文献詳細
連載
アメリカで皮膚科医になって(12)―From Japan to America:American Life as a Physician-Scientist
著者: 藤田真由美1
所属機関: 1コロラド大学皮膚科
ページ範囲:P.972 - P.973
文献概要
アメリカでは訴訟が多い.アメリカの訴訟では,勝てば訴訟費用も含めて負けた側が支払うことになっているので,お金がなくても弁護士が引き受けてくれれば訴訟をすることができる.マクドナルドのコーヒーが熱すぎて火傷したと訴えた81歳の婦人は,裁判に勝って約3億円の賠償金を手に入れた.それに続いて,マクドナルドの床で転んだ妊婦さんがマクドナルドを相手に訴えているところである.

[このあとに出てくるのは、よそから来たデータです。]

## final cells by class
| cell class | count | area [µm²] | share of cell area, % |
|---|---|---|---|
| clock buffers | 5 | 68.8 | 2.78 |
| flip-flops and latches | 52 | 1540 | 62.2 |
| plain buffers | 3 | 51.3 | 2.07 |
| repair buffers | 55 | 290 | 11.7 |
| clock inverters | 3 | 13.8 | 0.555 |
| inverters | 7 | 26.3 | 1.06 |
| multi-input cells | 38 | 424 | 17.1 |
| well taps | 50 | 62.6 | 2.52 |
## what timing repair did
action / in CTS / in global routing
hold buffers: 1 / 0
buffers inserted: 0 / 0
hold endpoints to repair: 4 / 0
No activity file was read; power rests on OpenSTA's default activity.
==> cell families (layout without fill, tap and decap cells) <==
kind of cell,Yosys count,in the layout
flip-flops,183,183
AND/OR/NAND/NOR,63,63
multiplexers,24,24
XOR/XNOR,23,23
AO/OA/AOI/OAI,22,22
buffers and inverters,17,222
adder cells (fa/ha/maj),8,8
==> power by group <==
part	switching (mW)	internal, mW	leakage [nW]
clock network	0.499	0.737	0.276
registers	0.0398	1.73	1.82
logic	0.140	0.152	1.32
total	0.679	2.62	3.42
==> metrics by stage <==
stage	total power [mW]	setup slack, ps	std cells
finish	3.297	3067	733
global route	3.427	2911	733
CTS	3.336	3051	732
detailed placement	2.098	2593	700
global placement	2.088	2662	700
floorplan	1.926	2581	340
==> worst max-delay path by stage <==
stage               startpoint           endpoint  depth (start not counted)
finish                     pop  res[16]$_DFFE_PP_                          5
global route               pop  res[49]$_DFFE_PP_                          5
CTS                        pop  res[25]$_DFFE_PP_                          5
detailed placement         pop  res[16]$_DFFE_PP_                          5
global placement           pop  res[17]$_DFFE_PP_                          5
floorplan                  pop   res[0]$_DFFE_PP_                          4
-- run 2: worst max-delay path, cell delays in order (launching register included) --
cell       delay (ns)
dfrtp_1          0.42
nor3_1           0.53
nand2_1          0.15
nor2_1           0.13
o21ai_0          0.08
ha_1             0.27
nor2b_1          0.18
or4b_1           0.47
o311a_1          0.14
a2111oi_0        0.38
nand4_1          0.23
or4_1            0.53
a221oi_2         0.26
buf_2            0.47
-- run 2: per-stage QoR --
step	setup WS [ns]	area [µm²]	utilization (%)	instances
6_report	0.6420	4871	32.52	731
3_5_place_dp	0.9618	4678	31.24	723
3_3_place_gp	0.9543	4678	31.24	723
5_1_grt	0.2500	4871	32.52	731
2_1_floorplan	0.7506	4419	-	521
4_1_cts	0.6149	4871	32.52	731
==> src/sv/fisr_delay.sv <==
// Enabled shift line that keeps operands aligned with the arithmetic units.
module fisr_delay
#(
   parameter int WIDTH = 32,
   parameter int DEPTH = 3
) (
   input  logic             clock,
   input  logic             en,
   input  logic [WIDTH-1:0] d,
   output logic [WIDTH-1:0] q
);

   logic [WIDTH-1:0] pipe_ff [DEPTH];

   // Shift one place whenever the pipeline advances.
   always_ff @(posedge clock) begin
      if (en) begin
         pipe_ff[0] <= d;
         for (int i = 1; i < DEPTH; i++) begin
            pipe_ff[i] <= pipe_ff[i-1];
         end
      end
   end

   assign q = pipe_ff[DEPTH-1];

endmodule

==> config.mk <==
export PLATFORM = sky130hd
export DESIGN_NAME = fisr_delay
export DESIGN_NICKNAME = d
export VERILOG_FILES = /design/src/sv/fisr_delay.sv
export SDC_FILE = /design/constraint.sdc
export NUM_CORES = 1
export LEC_CHECK = 0
export BUFFER_PORTS_ARGS = -buffer_cell sky130_fd_sc_hd__buf_2
export CORE_ASPECT_RATIO = 0.6
export CORE_MARGIN = 2
export CORE_UTILIZATION = 48
export CTS_CLUSTER_DIAMETER = 50
export DETAILED_ROUTE_END_ITERATION = 6
export PLACE_DENSITY_LB_ADDON = 0.08
export SYNTH_ARGS = -nofsm -noshare
export SYNTH_HDL_FRONTEND = slang
export SYNTH_SLANG_ARGS = --single-unit
==> constraint.sdc <==
create_clock -name clock -period 0.8 [get_ports clock]
set_input_delay 0.16 -clock clock [delete_from_list [all_inputs] [get_ports clock]]
set_output_delay 0.16 -clock clock [all_outputs]
set_load 0.01 [all_outputs]
==> results of run 1 <==
## what timing repair did
item | CTS | global route
endpoints found under the hold margin | 30 | 2
resized for setup | 0 | 0
cloned | 0 | 0
setup endpoints to repair | 32 | 32
hold buffers | 30 | 2
## per-stage QoR
step                      setup TNS (ps)  std cells
final                              -6621        297
after global routing               -8331        297
after CTS                          -7449        295
after detailed placement           -6017        249
after global placement             -4574        249
after floorplan                        0        128
## cell usage after synthesis
library cell and number:
buf_4 32, edfxtp_1 96
## placed cells by master (no fill, tap or decap), drive strengths merged
cell / n
buf: 69
clkbuf: 10
clkinv: 4
dlygate4sd3: 32
clkinvlp: 1
bufinv: 1
edfxtp: 96
## cells by family (layout without fill, tap and decap cells)
| kind of cell | Yosys count | in the layout |
|---|---|---|
| flip-flops | 96 | 96 |
| buffers and inverters | 32 | 117 |
## how the worst min path moves through the flow
stage	slack, ps	end	start
5_1_grt	230	pipe_ff[0][37]$_DFFE_PP_	en
2_1_floorplan	260	pipe_ff[0][0]$_DFFE_PP_	d[0]
3_5_place_dp	340	pipe_ff[0][19]$_DFFE_PP_	d[19]
3_3_place_gp	340	pipe_ff[0][19]$_DFFE_PP_	d[19]
4_1_cts	2	pipe_ff[0][20]$_DFFE_PP_	d[20]
6_report	240	pipe_ff[0][59]$_DFFE_PP_	en
## power breakdown
part | internal [W] | switching, W | leakage (nW)
Sequential | 0.00593 | 0.0000822 | 0.940
Combinational | 0.000247 | 0.000218 | 0.419
Clock | 0.00143 | 0.00151 | 0.0937
Total | 0.00761 | 0.00181 | 1.45
## cell type report
class	instances	area share (%)
clock inverters	6	1.548
clock buffers	10	3.290
repair buffers	101	18.13
flip-flops and latches	96	74.32
well taps	84	2.710
## layer usage
metal  share of wire (%)  up-vias
met5                   0        -
met4                0.86        0
met3                 6.7        4
met2                  49       39
met1                  43      626
li1                    -      613
### src/sv/fisr_pkg.sv
// Shared constants, flag types and leading-zero helpers for the reciprocal square root block.
package fisr_pkg;

   // Bit-level initial guess and result constants.
   localparam logic [31:0] MAGIC_GUESS     = 32'h5F3759DF;
   localparam logic [31:0] CANON_NAN       = 32'h7FC00000;
   localparam logic [31:0] FP_HALF         = 32'h3F000000;
   localparam logic [31:0] FP_THREE_HALVES = 32'h3FC00000;

   // Register stages of the arithmetic units.
   localparam int FMUL_LAT   = 3;
   localparam int FADD_LAT   = 4;
   localparam int NEWTON_LAT = 3 * FMUL_LAT + FADD_LAT;

   // Special-operand summary carried down a float unit.
   typedef struct packed {
      logic nan;
      logic inf;
      logic zero;
      logic sign;
   } special_type;

   // Leading zeros of a 24-bit mantissa; 24 when it is zero.
   function automatic logic [4:0] lzc24(input logic [23:0] v);
      logic [4:0] n;
      logic       found;
      n     = 5'd24;
      found = 1'b0;
      for (int i = 23; i >= 0; i--) begin
         if (!found && v[i]) begin
            n     = 5'(23 - i);
            found = 1'b1;
         end
      end
      return n;
   endfunction

   // Leading zeros of a 27-bit sum; 27 when it is zero.
   function automatic logic [4:0] lzc27(input logic [26:0] v);
      logic [4:0] n;
      logic       found;
      n     = 5'd27;
      found = 1'b0;
      for (int i = 26; i >= 0; i--) begin
         if (!found && v[i]) begin
            n     = 5'(26 - i);
            found = 1'b1;
         end
      end
      return n;
   endfunction

endpackage

### src/sv/fisr_fmul.sv
// Three-stage single-precision multiplier, round to nearest even, with subnormals.
module fisr_fmul
   import fisr_pkg::*;
(
   input  logic        clock,
   input  logic        en,
   input  logic [31:0] a,
   input  logic [31:0] b,
   output logic [31:0] p
);

   // Stage 1: unpack, classify and normalize subnormal operands.
   logic [7:0]         a_exp, b_exp;
   logic               a_nan, b_nan, a_inf, b_inf, a_zero, b_zero;
   logic [23:0]        a_m, b_m;
   logic [4:0]         a_lz, b_lz;
   logic signed [10:0] a_e, b_e;
   special_type        spec_in;

   always_comb begin
      a_exp  = a[30:23];
      b_exp  = b[30:23];
      a_nan  = (&a_exp) && (|a[22:0]);
      b_nan  = (&b_exp) && (|b[22:0]);
      a_inf  = (&a_exp) && !(|a[22:0]);
      b_inf  = (&b_exp) && !(|b[22:0]);
      a_zero = (a_exp == 8'd0) && !(|a[22:0]);
      b_zero = (b_exp == 8'd0) && !(|b[22:0]);
      a_m    = {a_exp != 8'd0, a[22:0]};
      b_m    = {b_exp != 8'd0, b[22:0]};
      a_lz   = lzc24(a_m);
      b_lz   = lzc24(b_m);
      a_e    = $signed({3'b000, (a_exp == 8'd0) ? 8'd1 : a_exp}) - $signed({6'd0, a_lz});
      b_e    = $signed({3'b000, (b_exp == 8'd0) ? 8'd1 : b_exp}) - $signed({6'd0, b_lz});
      spec_in.nan  = a_nan || b_nan || (a_inf && b_zero) || (b_inf && a_zero);
      spec_in.inf  = a_inf || b_inf;
      spec_in.zero = a_zero || b_zero;
      spec_in.sign = a[31] ^ b[31];
   end

   special_type        spec1_ff;
   logic [23:0]        ma1_ff, mb1_ff;
   logic signed [10:0] e1_ff;

   always_ff @(posedge clock) begin
      if (en) begin
         spec1_ff <= spec_in;
         ma1_ff   <= a_m << a_lz;
         mb1_ff   <= b_m << b_lz;
         e1_ff    <= a_e + b_e - 11'sd127;
      end
   end

   // Stage 2: mantissa product.
   special_type        spec2_ff;
   logic [47:0]        prod2_ff;
   logic signed [10:0] e2_ff;

   always_ff @(posedge clock) begin
      if (en) begin
         spec2_ff <= spec1_ff;
         prod2_ff <= ma1_ff * mb1_ff;
         e2_ff    <= e1_ff;
      end
   end

   // Stage 3: one-bit normalize, denormalize on underflow, round and pack.
   logic [47:0]        norm;
   logic signed [10:0] e_n, sh;
   logic [5:0]         shc;
   logic [95:0]        wide;
   logic [47:0]        sn;
   logic [30:0]        packed_val, rounded;
   logic               g, st, inc, ovf;
   logic [31:0]        p_in;

   always_comb begin
      norm = prod2_ff[47] ? prod2_ff : {prod2_ff[46:0], 1'b0};
      e_n  = prod2_ff[47] ? e2_ff + 11'sd1 : e2_ff;
      sh   = 11'sd1 - e_n;
      shc  = (sh > 11'sd49) ? 6'd49 : sh[5:0];
      wide = {norm, 48'd0} >> shc;
      sn   = wide[95:48];
      ovf  = (e_n >= 11'sd255);
      if (e_n >= 11'sd1) begin
         packed_val = {e_n[7:0], norm[46:24]};
         g          = norm[23];
         st         = |norm[22:0];
      end else begin
         packed_val = {8'd0, sn[46:24]};
         g          = sn[23];
         st         = (|sn[22:0]) || (|wide[47:0]);
      end
      inc     = g && (packed_val[0] || st);
      rounded = packed_val + {30'd0, inc};
      if (spec2_ff.nan) begin
         p_in = CANON_NAN;
      end else if (spec2_ff.inf || (!spec2_ff.zero && ovf)) begin
         p_in = {spec2_ff.sign, 8'hFF, 23'd0};
      end else if (spec2_ff.zero) begin
         p_in = {spec2_ff.sign, 31'd0};
      end else begin
         p_in = {spec2_ff.sign, rounded};
      end
   end

   logic [31:0] p_ff;

   always_ff @(posedge clock) begin
      if (en) begin
         p_ff <= p_in;
      end
   end

   assign p = p_ff;

endmodule

### config.mk
export PLATFORM = sky130hd
export DESIGN_NAME = fisr_fmul
export DESIGN_NICKNAME = d
export VERILOG_FILES = /design/src/sv/fisr_pkg.sv /design/src/sv/fisr_fmul.sv
export SDC_FILE = /design/constraint.sdc
export NUM_CORES = 2
export LEC_CHECK = 0
export ABC_CLOCK_PERIOD_IN_PS = 19500
export BUFFER_PORTS_ARGS = -buffer_cell sky130_fd_sc_hd__buf_4
export CAP_MARGIN = 20
export CORE_ASPECT_RATIO = 0.9
export CORE_UTILIZATION = 51
export CTS_CLUSTER_DIAMETER = 80
export DETAILED_ROUTE_END_ITERATION = 6
export PLACE_DENSITY = 0.67
export SETUP_SLACK_MARGIN = 0.3
export SLEW_MARGIN = 20
export SYNTH_ARGS = -nofsm -noshare
export SYNTH_HDL_FRONTEND = slang
export SYNTH_SLANG_ARGS = --single-unit
### constraint.sdc
create_clock -name clock -period 19.5 [get_ports clock]
set_input_delay 0 -clock clock [delete_from_list [all_inputs] [get_ports clock]]
set_output_delay 0 -clock clock [all_outputs]
set_load 0.01 [all_outputs]
==> run summary <==
Layout cells sized above 1 -> 7.322%
Met1 GRT Util -> 41.68%
Later-pin clock latency in the skew report -> 0.47 ns
Post-synth top cells -> nand2_1 (552), inv_1 (539), fa_1 (485), and2_1 (241), ha_1 (208)
Detailed placement HPWL -> 68530 µm
# IOs -> 98
Fin crit share -> 45.36%
Worst Hold Class -> primary input to flip-flop
GP Congestion -> 0.9859
Worst EP arrival -> 9.08 ns
First-pass GRT wire length -> 143600 µm
R2R Path Start -> e2_ff[0]$_DFFE_PP_
Reg2reg setup slack -> 10.65 ns
Net Count, Synth -> 4420
Synth warn -> 0
Wire length per cell -> 20.08 µm
Setup Buffers After CTS -> 0
Critical Path Sink Type -> flip-flop
Hold path endpoint -> mb1_ff[22]$_DFFE_PP_
Count of final setup violators -> 0
Die Ht -> 240.6 µm
Iter 0 DRT Violations -> 2475
Post-synth EDFFs -> 158
Top cells by area, synth -> fa_1 (30%), edfxtp_1 (15%), ha_1 (8.1%)
Worst Reg2Reg Path Length in Cells -> 23
M2 GR Usage -> 43.76%
TritonCTS Sinks -> 158
Final Skew -> 0.01319 ns
Most used DFF post-synth -> edfxtp_1
Die area -> 64270 µm²
Final wirelength -> 90520 µm
DR pass1 iterations -> 6
Buffers added on ports -> 97
Largest net degree at the start of global routing -> 110
Gr usage total -> 28.82%
Post-synthesis sequential area ratio -> 14.71%
Syn_area_per_cell -> 8.812 µm²
Post-Route Utilization -> 55.03%
Vias per Instance -> 5.865
CTS tree -> built
Hold path startpoint -> b[22]
DRC violations left -> 0
Vias in the first global route -> 25670
Count of state elements after synthesis -> 158
Critical Path RT -> 19.74 ns
# rows -> 87
CP Launch Type -> flip-flop
Initial antenna violation count -> 2
Post-synthesis cell area -> 32260 µm²
CTS HTree Levels -> 4
Max Buffers Root-to-Sink -> 2
Register area -> 4745 µm²
CTS root buf -> clkbuf_16
Nets -> 4406
Yosys cell types -> 99
Hold Violations, Final -> 0
Hold Path Depth -> 5
Reg-to-Reg End -> p[22]$_SDFFCE_PP1P_
Min cycle time layout -> 8.845 ns
Async set or reset register ratio after synthesis -> 0%
GRT overflow -> 0
RSZ-0062 raised after global routing -> false
Area Overhead vs Synth -> 6.772%
Status -> complete, no violations
Synth area leader -> fa_1
Die width -> 267.1 µm
Fillcell total -> 5810
Worst Path Max Fanout -> 66
Final Max Tran Viols -> 0
MaxCap Viol Count -> 0
Relative slew slack -> 22.63%
Starting Density -> 51.54%
Max Clock Freq -> 113.1 MHz
Grt met3 use -> 6.785%
Post-Syn Instances -> 3661
Measured slew at the worst slew-check pin -> 1.161 ns
Routed Antenna Nets -> 0
Count leader, synth -> nand2_1
Setup_tns -> 0 ns
Core region area -> 62590 µm²
Synth top area share -> 30.10%
GRT busiest layer -> met2
Num CTS Buffers -> 17
Clk slew on worst S/H paths -> 0.08 ns
Multi-input gate area -> 24670 µm²
Vias -> 26440
Critical path type -> flip-flop to flip-flop
state kept, by name, summed over array words and instances (netlist names):
register and cells:
prod2_ff 48, p 32, ma1_ff 24, mb1_ff 24, e1_ff 11, e2_ff 11, spec1_ff 4, spec2_ff 4
stage by stage:
step | hold WS [ns] | worst slack, ns | cells | area [µm²]
final | 0.06358 | 10.65 | 4509 | 34440
after global placement | 0.3043 | 11.12 | 4465 | 33720
after floorplan | 0.1125 | 12.38 | 3661 | 32260
after global routing | 0.07977 | 10.14 | 4505 | 34430
after CTS | 0.03783 | 10.89 | 4504 | 34430
after detailed placement | 0.3061 | 10.90 | 4465 | 33720
metal layers:
layer / routed length, µm / vias up
li1: - / 12060
met4: 1714 / 0
met5: 0 / -
met3: 8727 / 117
met1: 39970 / 13110
met2: 40110 / 1158
how the worst max path moves through the flow:
stage / end / cells past startpoint / startpoint / slack [ns]
after floorplan: prod2_ff[44]$_DFFE_PP_ / 27 / mb1_ff[3]$_SDFFCE_PP0P_ / 12.38
after global placement: p[22]$_SDFFCE_PP1P_ / 23 / e2_ff[0]$_DFFE_PP_ / 11.12
after detailed placement: p[22]$_SDFFCE_PP1P_ / 23 / e2_ff[0]$_DFFE_PP_ / 10.90
after CTS: p[22]$_SDFFCE_PP1P_ / 23 / e2_ff[0]$_DFFE_PP_ / 10.89
after global routing: p[22]$_SDFFCE_PP1P_ / 23 / e2_ff[0]$_DFFE_PP_ / 10.14
final: p[22]$_SDFFCE_PP1P_ / 23 / e2_ff[0]$_DFFE_PP_ / 10.65
worst max-delay path, cell delays in order, from the launching register on:
cell      delay, ns
edfxtp_1       0.36
buf_4          0.24
ha_1           0.37
mux2_2         0.66
clkinv_1       0.88
ha_1           0.63
xor2_1         0.28
xnor2_1        0.15
buf_4          0.28
o31ai_1        0.11
o211a_1        0.16
o22a_1         0.29
o21ai_4        0.14
buf_4          0.63
and2_1         0.57
buf_4          0.38
a21oi_1        0.13
o21ai_0        0.39
and2_1         0.20
ha_1           0.21
nand2_1        0.16
nor4_4         0.84
nand4_1        0.18
a31o_2         0.28
cells by family (layout without fill, tap and decap cells):
family	Yosys count	after routing	synth area share (%)
simple gates	1275	1275	19.06
flops	158	158	14.71
other cells	0	4	0
mux	161	161	5.147
xor+xnor	90	90	2.467
fa+ha+maj	693	693	38.16
compound gates	539	539	11.51
buf+inv	745	744	8.940
final cells by class:
cell class | count | share of cell area (%)
inverters | 543 | 5.917
repair buffers | 169 | 3.745
clock buffers | 17 | 1.235
flip-flops and latches | 158 | 13.77
diodes | 4 | 0.02906
clock inverters | 15 | 0.6103
multi-input cells | 2758 | 71.62
well taps | 845 | 3.069
layout by cell type, fill, tap and decap left out, types with 17 or more instances in the layout:
| master | instances |
|---|---|
| clkbuf_16 | 17 |
| a21o_1 | 37 |
| nor4_1 | 20 |
| xnor2_1 | 58 |
| a211oi_1 | 22 |
| nand4_1 | 35 |
| a31oi_1 | 26 |
| o211ai_1 | 25 |
| buf_4 | 161 |
| edfxtp_1 | 158 |
| and2_1 | 241 |
| o21ai_0 | 86 |
| o221ai_1 | 17 |
| nor2_1 | 184 |
| mux2i_1 | 133 |
| fa_1 | 485 |
| mux2_2 | 26 |
| a21oi_1 | 125 |
| ha_1 | 208 |
| nand2b_1 | 22 |
| nand3_1 | 41 |
| inv_1 | 539 |
| xor2_1 | 29 |
| nand2_1 | 552 |
| nor2b_1 | 20 |
| nor3_1 | 68 |
repair_timing:
action / CTS / global route
endpoints found under the hold margin: 4 / 0
resized for setup: 0 / 0
hold buffers: 7 / 0
Power is not shown: default switching activity piles up to over one toggle a cycle in this logic, so the estimate is an artifact.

私たち医者の世界でも,医療訴訟は珍しくない.人間は神ではないので,誰でもミスをすることがあるが,私たちは他人の命や人体機能を扱っているだけに,ミスをそのままではすませられない.この医療訴訟には2種類あって,一つは知識,経験不足や不注意など医師の落ち度からくる医療過誤によるものと,もう一つは,医師の落ち度ではなくても,患者の過度の期待や患者医師間の意思伝達に問題があった場合に起こるものとがある.この医療過誤を防ぐために,リスクマネジメントといって,ミスを分析して同じ誤りが起こらないようにシステムを変えたり,医師免許証や専門医制度による制約や,病院の資格委員会が医師の適性について厳重に検討したり,といろいろな措置がとられている.また,医師のほうは,積極的に卒後研修を受けて新しい知識を取り入れると同時に,万が一の訴訟に備えて医療損害保険に加入することになる.